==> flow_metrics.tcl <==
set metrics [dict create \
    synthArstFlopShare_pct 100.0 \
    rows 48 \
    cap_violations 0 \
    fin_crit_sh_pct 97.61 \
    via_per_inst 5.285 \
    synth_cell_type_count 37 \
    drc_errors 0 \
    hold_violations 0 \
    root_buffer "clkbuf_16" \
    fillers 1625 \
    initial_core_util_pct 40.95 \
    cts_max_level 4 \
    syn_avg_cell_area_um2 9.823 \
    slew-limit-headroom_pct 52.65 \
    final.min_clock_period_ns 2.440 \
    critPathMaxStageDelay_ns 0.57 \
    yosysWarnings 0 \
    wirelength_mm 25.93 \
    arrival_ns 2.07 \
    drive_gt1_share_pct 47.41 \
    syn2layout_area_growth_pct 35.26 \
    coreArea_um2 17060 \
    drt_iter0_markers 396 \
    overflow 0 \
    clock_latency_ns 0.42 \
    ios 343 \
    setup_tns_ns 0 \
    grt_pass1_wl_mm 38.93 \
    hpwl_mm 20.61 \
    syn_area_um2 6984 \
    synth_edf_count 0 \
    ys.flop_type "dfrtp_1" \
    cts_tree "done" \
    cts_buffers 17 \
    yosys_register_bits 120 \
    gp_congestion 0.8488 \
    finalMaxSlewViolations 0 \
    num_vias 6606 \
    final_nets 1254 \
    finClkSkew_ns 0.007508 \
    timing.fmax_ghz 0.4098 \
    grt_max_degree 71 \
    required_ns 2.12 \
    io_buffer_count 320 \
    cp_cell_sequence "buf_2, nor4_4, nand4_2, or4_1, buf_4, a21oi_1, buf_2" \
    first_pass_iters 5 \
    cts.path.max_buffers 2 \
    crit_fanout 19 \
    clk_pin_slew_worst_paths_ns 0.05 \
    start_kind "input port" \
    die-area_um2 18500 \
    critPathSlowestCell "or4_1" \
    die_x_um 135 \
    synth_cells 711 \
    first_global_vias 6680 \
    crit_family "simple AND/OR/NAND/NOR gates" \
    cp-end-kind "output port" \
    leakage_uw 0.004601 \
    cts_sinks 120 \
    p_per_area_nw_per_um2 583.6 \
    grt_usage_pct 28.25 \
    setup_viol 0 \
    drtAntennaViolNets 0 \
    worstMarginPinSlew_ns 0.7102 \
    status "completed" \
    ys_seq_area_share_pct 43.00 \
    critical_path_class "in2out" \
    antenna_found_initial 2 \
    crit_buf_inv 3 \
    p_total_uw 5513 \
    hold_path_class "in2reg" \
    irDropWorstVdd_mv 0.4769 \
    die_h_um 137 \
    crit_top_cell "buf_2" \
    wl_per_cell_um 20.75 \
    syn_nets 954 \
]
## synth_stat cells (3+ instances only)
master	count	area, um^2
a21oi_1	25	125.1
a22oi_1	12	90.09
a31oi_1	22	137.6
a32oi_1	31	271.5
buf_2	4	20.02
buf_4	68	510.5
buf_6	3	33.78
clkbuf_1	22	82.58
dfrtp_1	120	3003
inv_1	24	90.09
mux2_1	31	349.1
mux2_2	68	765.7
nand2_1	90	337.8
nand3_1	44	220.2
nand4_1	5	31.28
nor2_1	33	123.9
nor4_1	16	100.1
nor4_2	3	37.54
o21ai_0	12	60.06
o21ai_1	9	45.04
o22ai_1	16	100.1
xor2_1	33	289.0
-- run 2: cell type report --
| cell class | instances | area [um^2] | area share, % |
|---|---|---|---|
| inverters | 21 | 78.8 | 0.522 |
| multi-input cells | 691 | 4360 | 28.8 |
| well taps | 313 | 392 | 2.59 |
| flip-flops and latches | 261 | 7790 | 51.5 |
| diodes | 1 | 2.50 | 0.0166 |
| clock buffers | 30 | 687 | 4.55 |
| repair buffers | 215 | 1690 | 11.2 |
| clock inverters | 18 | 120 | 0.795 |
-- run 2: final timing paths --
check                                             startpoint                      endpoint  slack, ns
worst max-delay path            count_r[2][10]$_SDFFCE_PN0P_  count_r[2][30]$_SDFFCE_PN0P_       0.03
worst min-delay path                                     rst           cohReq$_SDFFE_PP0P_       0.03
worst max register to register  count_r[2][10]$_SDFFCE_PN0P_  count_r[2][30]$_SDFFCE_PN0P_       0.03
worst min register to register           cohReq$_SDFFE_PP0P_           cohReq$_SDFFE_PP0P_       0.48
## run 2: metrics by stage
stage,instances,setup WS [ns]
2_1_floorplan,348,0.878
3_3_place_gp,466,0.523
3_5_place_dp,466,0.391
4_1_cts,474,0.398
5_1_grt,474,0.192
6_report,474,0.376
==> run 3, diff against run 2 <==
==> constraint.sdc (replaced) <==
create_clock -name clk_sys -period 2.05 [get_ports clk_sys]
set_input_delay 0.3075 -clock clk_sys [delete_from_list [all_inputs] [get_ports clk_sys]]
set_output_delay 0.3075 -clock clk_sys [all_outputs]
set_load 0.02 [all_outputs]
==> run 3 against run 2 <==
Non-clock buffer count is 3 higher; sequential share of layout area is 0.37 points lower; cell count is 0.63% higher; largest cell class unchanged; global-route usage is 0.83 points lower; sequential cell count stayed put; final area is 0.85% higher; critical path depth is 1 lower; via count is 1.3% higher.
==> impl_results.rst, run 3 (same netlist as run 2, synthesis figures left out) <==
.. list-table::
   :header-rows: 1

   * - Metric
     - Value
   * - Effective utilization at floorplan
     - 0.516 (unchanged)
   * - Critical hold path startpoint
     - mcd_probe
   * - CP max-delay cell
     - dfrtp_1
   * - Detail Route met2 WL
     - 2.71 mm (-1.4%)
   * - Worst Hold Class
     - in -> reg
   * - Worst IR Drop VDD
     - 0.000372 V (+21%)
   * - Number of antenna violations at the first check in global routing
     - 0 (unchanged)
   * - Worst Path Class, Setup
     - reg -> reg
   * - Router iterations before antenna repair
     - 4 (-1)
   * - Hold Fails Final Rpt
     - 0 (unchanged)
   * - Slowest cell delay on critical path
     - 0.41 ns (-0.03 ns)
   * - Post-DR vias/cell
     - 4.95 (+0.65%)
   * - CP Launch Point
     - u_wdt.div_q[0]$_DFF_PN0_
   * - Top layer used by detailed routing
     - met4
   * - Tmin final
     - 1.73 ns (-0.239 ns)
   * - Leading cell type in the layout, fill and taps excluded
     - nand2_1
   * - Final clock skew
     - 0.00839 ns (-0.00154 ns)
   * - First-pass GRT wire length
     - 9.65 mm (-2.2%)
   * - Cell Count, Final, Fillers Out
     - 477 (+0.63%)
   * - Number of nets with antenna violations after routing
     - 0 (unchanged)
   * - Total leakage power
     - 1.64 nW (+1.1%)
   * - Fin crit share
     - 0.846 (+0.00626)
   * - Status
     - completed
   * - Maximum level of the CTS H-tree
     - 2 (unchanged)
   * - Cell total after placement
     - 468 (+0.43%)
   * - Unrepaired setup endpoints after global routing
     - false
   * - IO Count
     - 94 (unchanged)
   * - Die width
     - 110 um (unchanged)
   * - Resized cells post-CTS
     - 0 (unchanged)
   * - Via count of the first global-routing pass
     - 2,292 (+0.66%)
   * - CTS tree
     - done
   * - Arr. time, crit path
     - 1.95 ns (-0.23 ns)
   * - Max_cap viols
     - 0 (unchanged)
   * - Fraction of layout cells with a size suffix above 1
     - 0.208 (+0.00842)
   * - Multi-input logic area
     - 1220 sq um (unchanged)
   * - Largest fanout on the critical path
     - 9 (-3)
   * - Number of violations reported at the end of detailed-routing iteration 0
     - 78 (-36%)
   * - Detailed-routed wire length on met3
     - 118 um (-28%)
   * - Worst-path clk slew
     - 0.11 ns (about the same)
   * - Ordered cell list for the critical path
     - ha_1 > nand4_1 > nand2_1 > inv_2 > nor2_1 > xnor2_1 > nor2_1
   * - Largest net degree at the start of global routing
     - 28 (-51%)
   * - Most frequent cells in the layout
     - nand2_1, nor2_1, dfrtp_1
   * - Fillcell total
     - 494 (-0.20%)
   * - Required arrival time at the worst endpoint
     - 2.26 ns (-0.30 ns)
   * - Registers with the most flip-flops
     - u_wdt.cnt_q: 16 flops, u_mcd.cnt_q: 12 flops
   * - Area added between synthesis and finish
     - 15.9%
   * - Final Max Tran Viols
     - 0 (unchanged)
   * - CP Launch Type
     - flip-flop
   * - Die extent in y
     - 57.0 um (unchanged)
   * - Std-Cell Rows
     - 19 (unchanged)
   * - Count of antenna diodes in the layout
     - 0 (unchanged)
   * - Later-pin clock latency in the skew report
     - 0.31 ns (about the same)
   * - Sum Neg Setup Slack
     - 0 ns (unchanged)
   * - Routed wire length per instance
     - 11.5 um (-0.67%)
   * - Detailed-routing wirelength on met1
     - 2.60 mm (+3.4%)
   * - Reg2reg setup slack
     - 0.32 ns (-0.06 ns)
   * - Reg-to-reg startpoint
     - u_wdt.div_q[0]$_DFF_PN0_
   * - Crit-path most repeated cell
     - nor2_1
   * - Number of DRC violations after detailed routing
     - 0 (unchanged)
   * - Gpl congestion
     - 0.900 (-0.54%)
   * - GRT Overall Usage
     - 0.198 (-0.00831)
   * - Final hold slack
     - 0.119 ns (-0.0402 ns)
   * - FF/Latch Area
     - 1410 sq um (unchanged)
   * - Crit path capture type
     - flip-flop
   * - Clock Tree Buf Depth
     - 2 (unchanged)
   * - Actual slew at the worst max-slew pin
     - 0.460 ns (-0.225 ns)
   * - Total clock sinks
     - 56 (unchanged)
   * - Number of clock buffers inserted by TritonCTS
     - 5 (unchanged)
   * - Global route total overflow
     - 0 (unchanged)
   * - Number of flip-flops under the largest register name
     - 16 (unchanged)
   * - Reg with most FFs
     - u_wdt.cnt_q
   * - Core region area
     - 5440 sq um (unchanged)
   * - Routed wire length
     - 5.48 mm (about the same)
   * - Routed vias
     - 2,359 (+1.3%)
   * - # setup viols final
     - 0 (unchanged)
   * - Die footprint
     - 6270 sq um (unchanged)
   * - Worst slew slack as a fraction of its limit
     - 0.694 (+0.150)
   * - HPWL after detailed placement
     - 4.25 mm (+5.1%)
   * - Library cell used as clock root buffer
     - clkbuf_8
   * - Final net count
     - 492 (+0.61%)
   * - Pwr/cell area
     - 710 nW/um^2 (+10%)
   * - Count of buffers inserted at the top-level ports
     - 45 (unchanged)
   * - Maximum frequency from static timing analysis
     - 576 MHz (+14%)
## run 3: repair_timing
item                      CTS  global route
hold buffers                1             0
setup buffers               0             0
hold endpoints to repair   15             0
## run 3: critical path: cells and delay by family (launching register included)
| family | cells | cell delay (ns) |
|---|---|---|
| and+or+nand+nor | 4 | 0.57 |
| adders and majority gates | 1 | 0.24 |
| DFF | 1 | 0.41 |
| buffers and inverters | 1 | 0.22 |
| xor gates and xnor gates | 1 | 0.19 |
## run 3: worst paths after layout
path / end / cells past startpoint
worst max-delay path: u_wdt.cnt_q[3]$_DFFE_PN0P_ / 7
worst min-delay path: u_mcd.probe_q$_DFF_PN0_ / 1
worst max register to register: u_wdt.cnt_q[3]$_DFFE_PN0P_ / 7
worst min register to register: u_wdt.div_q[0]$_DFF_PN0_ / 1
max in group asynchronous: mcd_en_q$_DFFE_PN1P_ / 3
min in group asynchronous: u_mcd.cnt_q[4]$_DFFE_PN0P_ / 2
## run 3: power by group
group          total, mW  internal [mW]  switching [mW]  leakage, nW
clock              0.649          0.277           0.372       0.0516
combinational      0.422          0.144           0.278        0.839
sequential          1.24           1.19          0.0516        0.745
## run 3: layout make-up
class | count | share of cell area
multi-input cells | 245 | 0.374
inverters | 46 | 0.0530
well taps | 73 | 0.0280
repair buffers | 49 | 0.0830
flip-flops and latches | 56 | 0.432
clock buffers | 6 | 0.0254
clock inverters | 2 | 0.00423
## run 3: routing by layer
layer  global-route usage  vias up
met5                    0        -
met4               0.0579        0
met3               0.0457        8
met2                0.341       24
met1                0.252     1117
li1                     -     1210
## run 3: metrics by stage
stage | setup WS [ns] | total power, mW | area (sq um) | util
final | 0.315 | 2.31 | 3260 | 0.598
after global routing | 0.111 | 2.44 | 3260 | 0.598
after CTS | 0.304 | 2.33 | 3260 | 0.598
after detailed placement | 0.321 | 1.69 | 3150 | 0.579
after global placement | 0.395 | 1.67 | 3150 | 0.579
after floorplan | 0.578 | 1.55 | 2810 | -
+++++
Aim of the task =
Copy every line where the word "same" is present in the entries above.

Answer to this problem =
==> impl_results.rst, run 3 (same netlist as run 2, synthesis figures left out) <==
     - 0.11 ns (about the same)
     - 0.31 ns (about the same)
     - 5.48 mm (about the same)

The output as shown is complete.